## Exercise aim
Using the data below, output the first line and every line after it up to and including the line containing "## run 2: how", exactly as written and with nothing added.

Input for this task Start Marker

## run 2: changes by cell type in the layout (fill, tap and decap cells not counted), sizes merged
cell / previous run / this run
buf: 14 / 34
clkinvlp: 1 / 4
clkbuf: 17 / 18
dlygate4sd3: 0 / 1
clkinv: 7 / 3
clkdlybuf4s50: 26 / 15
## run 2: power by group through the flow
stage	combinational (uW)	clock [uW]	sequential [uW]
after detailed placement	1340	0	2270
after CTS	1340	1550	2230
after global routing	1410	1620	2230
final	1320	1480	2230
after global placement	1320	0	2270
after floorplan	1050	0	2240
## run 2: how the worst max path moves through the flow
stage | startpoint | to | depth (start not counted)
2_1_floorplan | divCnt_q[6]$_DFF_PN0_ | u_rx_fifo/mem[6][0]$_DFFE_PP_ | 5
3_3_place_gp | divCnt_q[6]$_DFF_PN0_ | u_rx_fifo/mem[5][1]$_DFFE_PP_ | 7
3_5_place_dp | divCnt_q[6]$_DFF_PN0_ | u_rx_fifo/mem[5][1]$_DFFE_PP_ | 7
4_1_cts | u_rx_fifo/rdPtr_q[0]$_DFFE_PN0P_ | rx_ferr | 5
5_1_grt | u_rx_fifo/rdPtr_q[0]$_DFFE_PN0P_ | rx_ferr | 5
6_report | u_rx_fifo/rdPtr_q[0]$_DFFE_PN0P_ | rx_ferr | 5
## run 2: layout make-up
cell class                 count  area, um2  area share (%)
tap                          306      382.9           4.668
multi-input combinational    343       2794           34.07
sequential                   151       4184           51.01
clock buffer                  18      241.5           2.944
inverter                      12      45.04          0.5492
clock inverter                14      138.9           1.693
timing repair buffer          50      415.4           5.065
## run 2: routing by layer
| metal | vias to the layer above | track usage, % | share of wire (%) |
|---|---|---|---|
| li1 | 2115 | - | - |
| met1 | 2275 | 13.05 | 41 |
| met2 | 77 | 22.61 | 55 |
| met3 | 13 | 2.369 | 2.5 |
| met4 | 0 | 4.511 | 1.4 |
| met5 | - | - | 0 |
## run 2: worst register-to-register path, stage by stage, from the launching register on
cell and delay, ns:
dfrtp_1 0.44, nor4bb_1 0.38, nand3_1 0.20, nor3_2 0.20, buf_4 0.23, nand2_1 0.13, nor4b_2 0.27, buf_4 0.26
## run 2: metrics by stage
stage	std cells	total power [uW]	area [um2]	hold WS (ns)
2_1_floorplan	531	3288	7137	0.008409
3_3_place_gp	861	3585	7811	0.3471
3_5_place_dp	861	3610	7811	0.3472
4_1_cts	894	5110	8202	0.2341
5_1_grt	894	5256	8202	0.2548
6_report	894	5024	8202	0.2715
## src/rtl/cv32e40p_x_resp_copro.sv

```systemverilog
// Coprocessor responder for the core's X offload interface: decodes custom-0 ops, queues results, returns them in order.
// Optional macro X_RESP_ILLEGAL_ERR_EN: accept funct3 110/111 and answer them with an error response.
`timescale 1ns/1ps
module cv32e40p_x_resp_copro #(
  parameter int         DEPTH   = 4,
  parameter int         LATENCY = 2,
  parameter logic [6:0] OPCODE  = 7'h0B
) (
  input  logic             clk_i,
  input  logic             rst_ni,
  input  logic             x_valid_i,
  output logic             x_ready_o,
  input  logic [31:0]      x_instr_data_i,
  input  logic [2:0][31:0] x_rs_i,
  input  logic [2:0]       x_rs_valid_i,
  input  logic             x_rd_clean_i,
  output logic             x_accept_o,
  output logic             x_is_mem_op_o,
  output logic             x_writeback_o,
  output logic             x_rvalid_o,
  input  logic             x_rready_i,
  output logic [4:0]       x_rd_o,
  output logic [31:0]      x_data_o,
  output logic             x_dualwb_o,
  output logic             x_type_o,
  output logic             x_error_o
);

  localparam int PW = $clog2(DEPTH);
  localparam int CW = PW + 1;
  localparam logic [3:0] TIMER_INIT = 4'(LATENCY - 1);

  logic [6:0]  opcode;
  logic [2:0]  f3;
  logic [4:0]  rd;
  logic [31:0] rs1, rs2, rs3, result;
  logic        illegal, hit, err, need_rs3, ops_ok;
  logic        full, empty, push, pop;
  logic [PW-1:0] wptr, rptr;
  logic [CW-1:0] count;

  logic [4:0]  rd_q    [DEPTH];
  logic [31:0] data_q  [DEPTH];
  logic        err_q   [DEPTH];
  logic [3:0]  timer_q [DEPTH];

  logic unused;
  assign unused = ^x_instr_data_i[31:15];

  assign opcode = x_instr_data_i[6:0];
  assign rd     = x_instr_data_i[11:7];
  assign f3     = x_instr_data_i[14:12];
  assign rs1    = x_rs_i[0];
  assign rs2    = x_rs_i[1];
  assign rs3    = x_rs_i[2];

  always_comb begin
    result  = '0;
    illegal = 1'b0;
    case (f3)
      3'b000:  result = rs1 + rs2;
      3'b001:  result = rs1 - rs2;
      3'b010:  result = rs1 ^ rs2;
      3'b011:  result = ($signed(rs1) < $signed(rs2)) ? rs1 : rs2;
      3'b100:  result = (rs1 > rs2) ? rs1 : rs2;
      3'b101:  result = (rs1 * rs2) + rs3;
      default: illegal = 1'b1;
    endcase
  end

`ifdef X_RESP_ILLEGAL_ERR_EN
  assign hit = (opcode == OPCODE);
  assign err = illegal;
`else
  assign hit = (opcode == OPCODE) && !illegal;
  assign err = 1'b0;
`endif

  assign need_rs3 = (f3 == 3'b101);
  assign ops_ok   = x_rs_valid_i[0] && x_rs_valid_i[1] && (!need_rs3 || x_rs_valid_i[2]);

  // full looks only at the registered count, so a same-cycle pop never frees a slot early
  assign full  = (count == CW'(DEPTH));
  assign empty = (count == '0);

  assign x_ready_o     = hit ? (!full && ops_ok && x_rd_clean_i) : 1'b1;
  assign x_accept_o    = hit;
  assign x_writeback_o = hit;
  assign x_is_mem_op_o = 1'b0;
  assign x_dualwb_o    = 1'b0;
  assign x_type_o      = 1'b0;

  assign push = x_valid_i && x_ready_o && hit;

  assign x_rvalid_o = !empty && (timer_q[rptr] == 4'd0);
  assign pop        = x_rvalid_o && x_rready_i;

  assign x_rd_o    = empty ? 5'd0  : rd_q[rptr];
  assign x_data_o  = empty ? 32'd0 : data_q[rptr];
  assign x_error_o = empty ? 1'b0  : err_q[rptr];

  always_ff @(posedge clk_i) begin
    if (!rst_ni) begin
      wptr  <= '0;
      rptr  <= '0;
      count <= '0;
      for (int i = 0; i < DEPTH; i++) begin
        rd_q[i]    <= '0;
        data_q[i]  <= '0;
        err_q[i]   <= 1'b0;
        timer_q[i] <= '0;
      end
    end else begin
      for (int i = 0; i < DEPTH; i++) begin
        if (timer_q[i] != 4'd0) timer_q[i] <= timer_q[i] - 4'd1;
      end
      // the push write below overrides the decrement of the slot it lands in
      if (push) begin
        rd_q[wptr]    <= rd;
        data_q[wptr]  <= err ? 32'd0 : result;
        err_q[wptr]   <= err;
        timer_q[wptr] <= TIMER_INIT;
        wptr          <= wptr + PW'(1);
      end
      if (pop) rptr <= rptr + PW'(1);
      case ({push, pop})
        2'b10:   count <= count + CW'(1);
        2'b01:   count <= count - CW'(1);
        default: count <= count;
      endcase
    end
  end

endmodule
```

Input for this task End Marker

## Expected output
## run 2: changes by cell type in the layout (fill, tap and decap cells not counted), sizes merged
cell / previous run / this run
buf: 14 / 34
clkinvlp: 1 / 4
clkbuf: 17 / 18
dlygate4sd3: 0 / 1
clkinv: 7 / 3
clkdlybuf4s50: 26 / 15
## run 2: power by group through the flow
stage	combinational (uW)	clock [uW]	sequential [uW]
after detailed placement	1340	0	2270
after CTS	1340	1550	2230
after global routing	1410	1620	2230
final	1320	1480	2230
after global placement	1320	0	2270
after floorplan	1050	0	2240
## run 2: how the worst max path moves through the flow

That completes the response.